Extracted material:

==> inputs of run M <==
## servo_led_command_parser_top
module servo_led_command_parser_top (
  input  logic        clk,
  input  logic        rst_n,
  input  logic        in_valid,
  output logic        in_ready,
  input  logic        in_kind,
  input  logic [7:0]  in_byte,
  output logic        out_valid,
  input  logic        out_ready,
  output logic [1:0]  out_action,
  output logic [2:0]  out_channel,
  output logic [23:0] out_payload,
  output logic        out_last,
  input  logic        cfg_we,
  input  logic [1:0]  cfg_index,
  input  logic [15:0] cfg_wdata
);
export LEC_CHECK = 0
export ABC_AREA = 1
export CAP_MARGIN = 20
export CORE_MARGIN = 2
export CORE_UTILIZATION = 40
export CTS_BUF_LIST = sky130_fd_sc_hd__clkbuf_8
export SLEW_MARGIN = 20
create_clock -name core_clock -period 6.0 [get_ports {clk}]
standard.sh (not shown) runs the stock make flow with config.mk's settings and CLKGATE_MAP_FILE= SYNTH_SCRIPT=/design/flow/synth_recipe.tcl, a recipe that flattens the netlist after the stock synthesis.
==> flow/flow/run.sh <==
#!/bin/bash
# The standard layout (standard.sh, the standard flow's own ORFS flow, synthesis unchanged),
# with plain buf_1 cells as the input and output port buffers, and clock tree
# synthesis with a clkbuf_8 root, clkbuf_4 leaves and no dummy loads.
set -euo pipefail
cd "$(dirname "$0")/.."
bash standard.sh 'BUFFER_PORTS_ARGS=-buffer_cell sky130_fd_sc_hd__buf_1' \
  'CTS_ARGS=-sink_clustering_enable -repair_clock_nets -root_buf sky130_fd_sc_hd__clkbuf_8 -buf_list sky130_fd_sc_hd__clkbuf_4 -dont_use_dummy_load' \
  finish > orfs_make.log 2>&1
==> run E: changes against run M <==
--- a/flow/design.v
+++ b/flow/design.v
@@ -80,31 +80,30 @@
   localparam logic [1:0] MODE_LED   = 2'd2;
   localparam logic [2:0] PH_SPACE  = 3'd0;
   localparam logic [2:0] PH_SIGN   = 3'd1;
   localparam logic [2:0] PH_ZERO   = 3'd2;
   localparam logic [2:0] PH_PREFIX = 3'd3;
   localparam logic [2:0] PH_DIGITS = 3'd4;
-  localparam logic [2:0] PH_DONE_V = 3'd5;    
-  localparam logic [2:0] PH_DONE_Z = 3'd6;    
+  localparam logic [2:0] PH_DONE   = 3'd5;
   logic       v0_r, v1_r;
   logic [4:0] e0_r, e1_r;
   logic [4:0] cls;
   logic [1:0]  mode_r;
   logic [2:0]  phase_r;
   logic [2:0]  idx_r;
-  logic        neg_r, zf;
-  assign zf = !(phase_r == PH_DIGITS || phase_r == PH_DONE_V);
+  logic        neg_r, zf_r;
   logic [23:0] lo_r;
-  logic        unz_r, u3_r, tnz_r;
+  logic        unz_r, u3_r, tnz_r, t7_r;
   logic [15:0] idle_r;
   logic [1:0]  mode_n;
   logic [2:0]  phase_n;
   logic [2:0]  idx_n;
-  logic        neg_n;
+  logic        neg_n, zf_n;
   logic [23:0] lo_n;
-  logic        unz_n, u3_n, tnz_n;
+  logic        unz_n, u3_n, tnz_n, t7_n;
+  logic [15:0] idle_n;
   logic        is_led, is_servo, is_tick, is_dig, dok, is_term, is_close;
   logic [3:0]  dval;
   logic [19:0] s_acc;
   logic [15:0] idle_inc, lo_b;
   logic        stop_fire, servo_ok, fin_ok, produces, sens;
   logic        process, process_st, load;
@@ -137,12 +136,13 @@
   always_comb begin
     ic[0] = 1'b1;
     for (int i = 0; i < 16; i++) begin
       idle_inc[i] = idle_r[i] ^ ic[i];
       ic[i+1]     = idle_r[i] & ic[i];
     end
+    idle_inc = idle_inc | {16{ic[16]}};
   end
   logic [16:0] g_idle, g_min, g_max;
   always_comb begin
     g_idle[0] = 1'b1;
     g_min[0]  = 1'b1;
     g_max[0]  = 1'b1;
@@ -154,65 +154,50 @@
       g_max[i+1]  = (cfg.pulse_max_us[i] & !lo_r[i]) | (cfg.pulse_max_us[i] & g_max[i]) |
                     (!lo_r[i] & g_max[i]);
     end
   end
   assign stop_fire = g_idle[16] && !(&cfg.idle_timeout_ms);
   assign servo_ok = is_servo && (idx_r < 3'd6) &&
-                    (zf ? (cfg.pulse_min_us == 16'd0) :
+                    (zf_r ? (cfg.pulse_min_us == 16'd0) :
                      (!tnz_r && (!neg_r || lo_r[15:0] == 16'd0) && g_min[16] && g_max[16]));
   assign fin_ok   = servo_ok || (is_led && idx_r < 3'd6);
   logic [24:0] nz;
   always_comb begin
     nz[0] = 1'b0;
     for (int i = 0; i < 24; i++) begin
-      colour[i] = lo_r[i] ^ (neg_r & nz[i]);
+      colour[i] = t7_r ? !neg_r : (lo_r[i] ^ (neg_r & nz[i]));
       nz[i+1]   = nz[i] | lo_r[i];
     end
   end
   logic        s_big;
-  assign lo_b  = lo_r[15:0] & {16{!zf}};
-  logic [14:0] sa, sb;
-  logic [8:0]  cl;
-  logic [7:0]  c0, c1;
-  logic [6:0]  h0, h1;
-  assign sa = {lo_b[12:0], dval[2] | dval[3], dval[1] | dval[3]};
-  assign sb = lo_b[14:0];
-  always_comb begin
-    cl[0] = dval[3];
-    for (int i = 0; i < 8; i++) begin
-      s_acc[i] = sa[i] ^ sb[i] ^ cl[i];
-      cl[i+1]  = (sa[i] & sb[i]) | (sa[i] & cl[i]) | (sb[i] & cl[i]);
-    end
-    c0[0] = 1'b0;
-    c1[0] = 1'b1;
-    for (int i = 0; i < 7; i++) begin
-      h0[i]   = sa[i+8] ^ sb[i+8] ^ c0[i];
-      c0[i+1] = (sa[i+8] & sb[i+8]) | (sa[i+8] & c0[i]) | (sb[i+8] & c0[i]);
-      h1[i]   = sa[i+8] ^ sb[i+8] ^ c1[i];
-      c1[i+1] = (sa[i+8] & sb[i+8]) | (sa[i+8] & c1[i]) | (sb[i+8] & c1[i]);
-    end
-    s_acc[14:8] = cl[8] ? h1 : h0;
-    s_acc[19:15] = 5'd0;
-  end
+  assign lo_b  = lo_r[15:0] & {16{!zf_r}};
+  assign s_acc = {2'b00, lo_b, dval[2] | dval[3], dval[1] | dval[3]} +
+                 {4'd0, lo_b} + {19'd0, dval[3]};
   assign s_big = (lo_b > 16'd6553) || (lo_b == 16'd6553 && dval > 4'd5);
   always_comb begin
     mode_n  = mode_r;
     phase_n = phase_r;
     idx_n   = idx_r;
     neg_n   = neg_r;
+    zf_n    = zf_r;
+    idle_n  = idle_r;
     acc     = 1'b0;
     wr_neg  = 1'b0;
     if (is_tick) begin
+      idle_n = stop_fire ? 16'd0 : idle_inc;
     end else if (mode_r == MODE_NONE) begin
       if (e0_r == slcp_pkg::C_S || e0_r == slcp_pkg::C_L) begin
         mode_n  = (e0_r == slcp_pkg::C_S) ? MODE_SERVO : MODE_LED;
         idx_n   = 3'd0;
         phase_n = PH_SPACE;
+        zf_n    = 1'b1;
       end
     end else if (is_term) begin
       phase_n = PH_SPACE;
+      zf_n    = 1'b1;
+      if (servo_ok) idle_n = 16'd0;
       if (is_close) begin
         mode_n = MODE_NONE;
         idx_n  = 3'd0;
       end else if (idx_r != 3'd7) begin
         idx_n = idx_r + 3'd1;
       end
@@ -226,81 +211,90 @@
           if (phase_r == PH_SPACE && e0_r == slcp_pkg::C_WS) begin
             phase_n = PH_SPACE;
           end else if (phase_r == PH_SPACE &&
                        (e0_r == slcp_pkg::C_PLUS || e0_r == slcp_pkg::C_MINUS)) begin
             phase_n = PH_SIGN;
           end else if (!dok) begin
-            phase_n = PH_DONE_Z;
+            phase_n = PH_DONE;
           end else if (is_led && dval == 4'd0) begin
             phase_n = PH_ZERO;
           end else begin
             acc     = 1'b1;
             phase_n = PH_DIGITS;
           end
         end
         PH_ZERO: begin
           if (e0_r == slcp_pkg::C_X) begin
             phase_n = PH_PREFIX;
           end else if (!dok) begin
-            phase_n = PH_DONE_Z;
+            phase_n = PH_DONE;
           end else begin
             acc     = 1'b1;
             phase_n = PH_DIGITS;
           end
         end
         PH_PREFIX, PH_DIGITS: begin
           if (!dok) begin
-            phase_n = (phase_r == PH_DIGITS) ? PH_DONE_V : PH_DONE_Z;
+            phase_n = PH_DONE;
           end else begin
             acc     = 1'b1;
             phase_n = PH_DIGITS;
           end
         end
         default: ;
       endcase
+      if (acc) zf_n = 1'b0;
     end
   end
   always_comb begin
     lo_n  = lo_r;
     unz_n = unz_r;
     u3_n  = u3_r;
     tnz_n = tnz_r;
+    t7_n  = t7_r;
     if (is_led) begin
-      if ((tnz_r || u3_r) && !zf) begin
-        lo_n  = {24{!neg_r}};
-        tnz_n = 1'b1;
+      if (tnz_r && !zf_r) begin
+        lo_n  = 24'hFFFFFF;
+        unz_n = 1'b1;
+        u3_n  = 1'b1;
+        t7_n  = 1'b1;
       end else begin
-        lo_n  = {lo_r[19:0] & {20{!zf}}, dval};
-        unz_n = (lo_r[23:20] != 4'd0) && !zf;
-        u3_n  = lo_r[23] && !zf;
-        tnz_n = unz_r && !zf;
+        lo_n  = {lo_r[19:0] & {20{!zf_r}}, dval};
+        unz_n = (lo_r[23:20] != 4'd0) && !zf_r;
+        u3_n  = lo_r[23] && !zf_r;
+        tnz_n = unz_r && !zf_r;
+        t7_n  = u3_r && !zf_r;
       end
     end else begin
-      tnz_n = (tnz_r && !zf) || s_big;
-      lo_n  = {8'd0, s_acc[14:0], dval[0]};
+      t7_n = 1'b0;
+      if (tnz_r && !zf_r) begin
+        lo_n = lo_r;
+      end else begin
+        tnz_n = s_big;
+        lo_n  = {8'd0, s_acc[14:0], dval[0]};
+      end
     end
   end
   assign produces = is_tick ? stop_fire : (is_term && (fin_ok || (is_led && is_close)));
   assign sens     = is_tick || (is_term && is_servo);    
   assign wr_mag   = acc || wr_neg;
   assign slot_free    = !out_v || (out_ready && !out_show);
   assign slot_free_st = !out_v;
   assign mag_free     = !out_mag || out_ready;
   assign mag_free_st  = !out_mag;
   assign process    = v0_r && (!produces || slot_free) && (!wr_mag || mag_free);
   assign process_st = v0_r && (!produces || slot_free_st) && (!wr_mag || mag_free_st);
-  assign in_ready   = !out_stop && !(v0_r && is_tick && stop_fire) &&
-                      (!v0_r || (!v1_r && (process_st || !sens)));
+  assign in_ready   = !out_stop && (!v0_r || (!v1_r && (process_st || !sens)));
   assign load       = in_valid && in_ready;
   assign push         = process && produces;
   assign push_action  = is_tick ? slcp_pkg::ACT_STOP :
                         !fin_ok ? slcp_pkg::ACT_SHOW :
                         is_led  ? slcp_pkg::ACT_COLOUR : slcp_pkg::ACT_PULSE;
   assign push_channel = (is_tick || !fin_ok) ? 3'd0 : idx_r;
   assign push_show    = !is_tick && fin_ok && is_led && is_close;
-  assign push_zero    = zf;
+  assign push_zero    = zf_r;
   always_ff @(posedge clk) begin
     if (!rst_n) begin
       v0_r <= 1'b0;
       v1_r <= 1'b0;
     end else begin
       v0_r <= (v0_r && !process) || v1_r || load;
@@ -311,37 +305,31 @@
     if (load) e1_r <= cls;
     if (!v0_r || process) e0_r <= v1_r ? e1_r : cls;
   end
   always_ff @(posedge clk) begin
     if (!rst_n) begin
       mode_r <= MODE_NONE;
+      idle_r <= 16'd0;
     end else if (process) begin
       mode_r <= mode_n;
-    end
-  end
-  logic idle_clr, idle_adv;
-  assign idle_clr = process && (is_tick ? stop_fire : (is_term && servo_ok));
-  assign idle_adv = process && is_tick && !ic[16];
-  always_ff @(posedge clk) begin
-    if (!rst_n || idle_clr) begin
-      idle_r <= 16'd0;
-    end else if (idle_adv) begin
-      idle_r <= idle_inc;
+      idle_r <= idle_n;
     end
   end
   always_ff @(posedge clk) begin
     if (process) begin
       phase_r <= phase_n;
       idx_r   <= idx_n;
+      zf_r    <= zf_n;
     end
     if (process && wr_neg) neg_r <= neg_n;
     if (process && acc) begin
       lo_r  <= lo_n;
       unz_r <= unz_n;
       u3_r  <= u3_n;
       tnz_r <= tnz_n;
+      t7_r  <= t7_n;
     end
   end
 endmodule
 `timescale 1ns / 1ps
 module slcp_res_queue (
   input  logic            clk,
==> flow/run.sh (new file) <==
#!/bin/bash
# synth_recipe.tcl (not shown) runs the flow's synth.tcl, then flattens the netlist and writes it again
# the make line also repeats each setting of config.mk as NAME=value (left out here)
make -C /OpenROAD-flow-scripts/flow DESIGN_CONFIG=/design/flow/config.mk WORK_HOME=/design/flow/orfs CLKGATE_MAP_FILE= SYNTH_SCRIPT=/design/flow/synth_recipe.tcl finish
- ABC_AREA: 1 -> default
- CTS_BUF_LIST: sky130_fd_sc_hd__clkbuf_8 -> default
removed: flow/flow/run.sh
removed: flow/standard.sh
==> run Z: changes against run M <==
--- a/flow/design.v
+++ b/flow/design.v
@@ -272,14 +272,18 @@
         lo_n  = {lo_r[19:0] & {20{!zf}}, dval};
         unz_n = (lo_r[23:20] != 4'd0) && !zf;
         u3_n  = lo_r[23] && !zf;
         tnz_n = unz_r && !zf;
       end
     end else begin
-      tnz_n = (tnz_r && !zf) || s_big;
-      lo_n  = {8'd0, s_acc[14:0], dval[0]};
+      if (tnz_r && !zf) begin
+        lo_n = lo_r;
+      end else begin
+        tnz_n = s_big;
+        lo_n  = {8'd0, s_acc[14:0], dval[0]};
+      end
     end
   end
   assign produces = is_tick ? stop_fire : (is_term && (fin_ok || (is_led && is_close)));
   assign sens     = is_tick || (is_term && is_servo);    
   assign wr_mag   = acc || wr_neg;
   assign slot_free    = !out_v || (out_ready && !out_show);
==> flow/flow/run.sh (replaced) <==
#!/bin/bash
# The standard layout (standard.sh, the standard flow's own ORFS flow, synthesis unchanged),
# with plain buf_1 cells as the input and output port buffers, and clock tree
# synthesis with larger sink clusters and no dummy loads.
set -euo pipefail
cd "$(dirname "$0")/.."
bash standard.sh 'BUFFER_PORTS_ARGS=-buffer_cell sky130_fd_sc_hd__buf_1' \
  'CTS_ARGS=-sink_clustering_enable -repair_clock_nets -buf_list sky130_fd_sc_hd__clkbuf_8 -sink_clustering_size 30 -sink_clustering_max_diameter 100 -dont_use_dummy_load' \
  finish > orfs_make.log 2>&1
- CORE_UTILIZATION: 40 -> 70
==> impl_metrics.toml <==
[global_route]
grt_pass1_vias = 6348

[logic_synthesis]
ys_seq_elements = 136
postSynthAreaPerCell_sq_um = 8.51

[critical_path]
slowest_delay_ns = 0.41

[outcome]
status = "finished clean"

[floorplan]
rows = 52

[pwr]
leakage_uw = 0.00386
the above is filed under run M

---

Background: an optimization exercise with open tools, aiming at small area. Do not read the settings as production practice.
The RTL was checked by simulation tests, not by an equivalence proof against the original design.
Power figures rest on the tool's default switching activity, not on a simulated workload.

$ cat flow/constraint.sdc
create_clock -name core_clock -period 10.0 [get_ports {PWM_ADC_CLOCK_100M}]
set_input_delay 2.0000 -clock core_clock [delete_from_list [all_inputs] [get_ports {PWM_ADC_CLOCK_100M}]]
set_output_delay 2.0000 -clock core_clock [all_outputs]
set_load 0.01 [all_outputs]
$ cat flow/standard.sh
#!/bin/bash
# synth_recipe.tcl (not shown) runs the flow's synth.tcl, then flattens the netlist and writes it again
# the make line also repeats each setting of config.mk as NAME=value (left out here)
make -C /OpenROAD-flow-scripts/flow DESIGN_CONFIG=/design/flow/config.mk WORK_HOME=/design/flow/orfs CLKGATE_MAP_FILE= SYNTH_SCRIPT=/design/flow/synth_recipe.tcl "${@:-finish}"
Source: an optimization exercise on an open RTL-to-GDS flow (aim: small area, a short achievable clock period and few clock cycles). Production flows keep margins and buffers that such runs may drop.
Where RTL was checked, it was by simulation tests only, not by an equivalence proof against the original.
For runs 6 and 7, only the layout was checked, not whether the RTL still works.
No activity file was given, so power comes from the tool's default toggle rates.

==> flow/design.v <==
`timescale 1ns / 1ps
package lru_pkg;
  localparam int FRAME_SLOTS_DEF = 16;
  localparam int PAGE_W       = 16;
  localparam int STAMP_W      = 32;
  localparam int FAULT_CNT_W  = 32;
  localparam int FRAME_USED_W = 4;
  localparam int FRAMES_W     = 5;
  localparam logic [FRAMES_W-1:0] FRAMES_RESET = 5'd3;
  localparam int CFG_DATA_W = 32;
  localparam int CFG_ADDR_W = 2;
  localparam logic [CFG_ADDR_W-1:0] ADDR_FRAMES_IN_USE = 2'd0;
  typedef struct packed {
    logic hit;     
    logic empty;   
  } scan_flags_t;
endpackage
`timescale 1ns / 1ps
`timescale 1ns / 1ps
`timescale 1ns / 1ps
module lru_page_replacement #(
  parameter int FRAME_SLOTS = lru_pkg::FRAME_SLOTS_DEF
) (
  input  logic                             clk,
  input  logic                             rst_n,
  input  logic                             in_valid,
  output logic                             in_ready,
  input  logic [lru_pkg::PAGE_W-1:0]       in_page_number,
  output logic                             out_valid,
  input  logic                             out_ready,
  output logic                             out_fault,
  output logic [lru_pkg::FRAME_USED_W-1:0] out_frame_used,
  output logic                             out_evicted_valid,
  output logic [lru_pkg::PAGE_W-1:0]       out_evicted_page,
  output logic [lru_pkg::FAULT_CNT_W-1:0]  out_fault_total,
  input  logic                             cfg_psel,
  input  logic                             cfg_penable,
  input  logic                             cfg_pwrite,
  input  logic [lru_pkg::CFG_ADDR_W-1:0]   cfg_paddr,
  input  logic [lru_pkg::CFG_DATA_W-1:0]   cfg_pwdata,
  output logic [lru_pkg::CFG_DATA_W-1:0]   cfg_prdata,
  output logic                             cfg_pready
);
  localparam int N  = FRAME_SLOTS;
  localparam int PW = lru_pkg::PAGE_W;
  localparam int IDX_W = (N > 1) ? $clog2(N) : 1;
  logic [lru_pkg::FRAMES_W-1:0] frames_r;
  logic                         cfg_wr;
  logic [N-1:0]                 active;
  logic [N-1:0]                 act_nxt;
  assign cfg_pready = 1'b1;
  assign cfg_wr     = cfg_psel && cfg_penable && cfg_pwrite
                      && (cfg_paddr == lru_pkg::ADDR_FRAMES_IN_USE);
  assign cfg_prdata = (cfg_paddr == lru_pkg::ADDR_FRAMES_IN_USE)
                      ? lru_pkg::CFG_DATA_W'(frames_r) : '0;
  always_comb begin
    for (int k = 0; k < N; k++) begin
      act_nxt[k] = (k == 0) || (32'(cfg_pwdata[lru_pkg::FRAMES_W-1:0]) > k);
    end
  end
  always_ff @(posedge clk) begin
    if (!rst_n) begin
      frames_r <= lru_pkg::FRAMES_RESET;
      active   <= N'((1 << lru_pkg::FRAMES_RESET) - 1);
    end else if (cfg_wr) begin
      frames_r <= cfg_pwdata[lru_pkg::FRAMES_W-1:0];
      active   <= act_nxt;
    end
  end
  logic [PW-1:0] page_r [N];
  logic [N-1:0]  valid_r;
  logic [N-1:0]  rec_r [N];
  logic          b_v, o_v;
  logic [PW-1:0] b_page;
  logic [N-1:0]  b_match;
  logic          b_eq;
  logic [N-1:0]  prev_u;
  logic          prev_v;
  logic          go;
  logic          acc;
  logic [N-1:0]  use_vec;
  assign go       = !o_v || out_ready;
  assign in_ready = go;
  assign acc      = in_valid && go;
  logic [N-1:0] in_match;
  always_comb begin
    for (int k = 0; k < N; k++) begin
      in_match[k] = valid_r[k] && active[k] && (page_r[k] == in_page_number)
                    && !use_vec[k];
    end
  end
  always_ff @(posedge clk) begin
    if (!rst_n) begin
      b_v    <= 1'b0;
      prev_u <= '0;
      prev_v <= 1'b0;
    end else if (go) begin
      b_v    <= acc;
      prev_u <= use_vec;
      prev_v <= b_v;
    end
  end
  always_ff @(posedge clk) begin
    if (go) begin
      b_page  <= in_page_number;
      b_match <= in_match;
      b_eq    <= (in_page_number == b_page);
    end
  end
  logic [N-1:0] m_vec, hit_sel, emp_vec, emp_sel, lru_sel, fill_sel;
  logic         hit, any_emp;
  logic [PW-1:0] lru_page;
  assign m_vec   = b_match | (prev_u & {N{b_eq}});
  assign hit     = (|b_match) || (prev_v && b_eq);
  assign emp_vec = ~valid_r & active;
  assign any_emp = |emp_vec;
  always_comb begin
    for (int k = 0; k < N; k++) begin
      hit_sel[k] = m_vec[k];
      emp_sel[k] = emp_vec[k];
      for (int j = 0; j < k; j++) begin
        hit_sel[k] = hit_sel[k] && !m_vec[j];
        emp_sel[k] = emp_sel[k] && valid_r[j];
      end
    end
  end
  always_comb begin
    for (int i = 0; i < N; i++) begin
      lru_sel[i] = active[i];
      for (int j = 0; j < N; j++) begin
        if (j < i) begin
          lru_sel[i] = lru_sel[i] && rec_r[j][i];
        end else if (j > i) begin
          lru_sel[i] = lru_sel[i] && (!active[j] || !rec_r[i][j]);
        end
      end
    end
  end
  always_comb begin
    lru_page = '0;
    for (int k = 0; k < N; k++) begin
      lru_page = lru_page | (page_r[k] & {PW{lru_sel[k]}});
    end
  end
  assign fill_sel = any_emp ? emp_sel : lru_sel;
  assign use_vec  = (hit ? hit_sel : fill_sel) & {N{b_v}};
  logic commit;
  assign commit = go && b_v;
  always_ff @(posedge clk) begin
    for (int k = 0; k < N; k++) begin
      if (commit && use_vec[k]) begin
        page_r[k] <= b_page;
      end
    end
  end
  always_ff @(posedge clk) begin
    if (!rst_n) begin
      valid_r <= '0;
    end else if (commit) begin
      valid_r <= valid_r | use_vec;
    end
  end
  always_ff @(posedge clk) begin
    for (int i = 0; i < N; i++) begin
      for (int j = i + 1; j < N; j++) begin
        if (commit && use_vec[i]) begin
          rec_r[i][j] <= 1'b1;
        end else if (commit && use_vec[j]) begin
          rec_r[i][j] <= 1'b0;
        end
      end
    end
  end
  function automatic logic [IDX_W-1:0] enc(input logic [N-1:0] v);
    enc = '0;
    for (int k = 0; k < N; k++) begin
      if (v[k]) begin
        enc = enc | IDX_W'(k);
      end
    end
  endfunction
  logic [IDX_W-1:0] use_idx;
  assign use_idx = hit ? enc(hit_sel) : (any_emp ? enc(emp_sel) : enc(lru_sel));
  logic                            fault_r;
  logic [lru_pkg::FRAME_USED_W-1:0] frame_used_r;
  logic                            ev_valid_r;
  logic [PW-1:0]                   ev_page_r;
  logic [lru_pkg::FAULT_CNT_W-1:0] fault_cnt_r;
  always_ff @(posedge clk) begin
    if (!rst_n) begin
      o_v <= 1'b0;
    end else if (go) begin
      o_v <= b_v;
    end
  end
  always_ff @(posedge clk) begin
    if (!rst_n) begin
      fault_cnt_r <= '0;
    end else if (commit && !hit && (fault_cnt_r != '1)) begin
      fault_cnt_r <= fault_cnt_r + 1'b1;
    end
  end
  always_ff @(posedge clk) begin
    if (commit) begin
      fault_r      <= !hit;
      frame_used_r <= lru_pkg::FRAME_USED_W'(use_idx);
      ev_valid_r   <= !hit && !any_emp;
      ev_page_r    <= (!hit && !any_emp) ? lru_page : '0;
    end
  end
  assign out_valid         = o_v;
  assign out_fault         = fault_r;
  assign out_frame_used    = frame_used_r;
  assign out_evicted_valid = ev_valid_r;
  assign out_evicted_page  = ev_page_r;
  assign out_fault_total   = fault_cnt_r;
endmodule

Task to carry out: Reproduce exactly, and with no other material, the lines between those holding "inputs of run" and "export CTS_BUF_LIST = sky130_fd_sc_hd__clkbuf_8", inclusive.

Answer for the task:
==> inputs of run M <==
## servo_led_command_parser_top
module servo_led_command_parser_top (
  input  logic        clk,
  input  logic        rst_n,
  input  logic        in_valid,
  output logic        in_ready,
  input  logic        in_kind,
  input  logic [7:0]  in_byte,
  output logic        out_valid,
  input  logic        out_ready,
  output logic [1:0]  out_action,
  output logic [2:0]  out_channel,
  output logic [23:0] out_payload,
  output logic        out_last,
  input  logic        cfg_we,
  input  logic [1:0]  cfg_index,
  input  logic [15:0] cfg_wdata
);
export LEC_CHECK = 0
export ABC_AREA = 1
export CAP_MARGIN = 20
export CORE_MARGIN = 2
export CORE_UTILIZATION = 40
export CTS_BUF_LIST = sky130_fd_sc_hd__clkbuf_8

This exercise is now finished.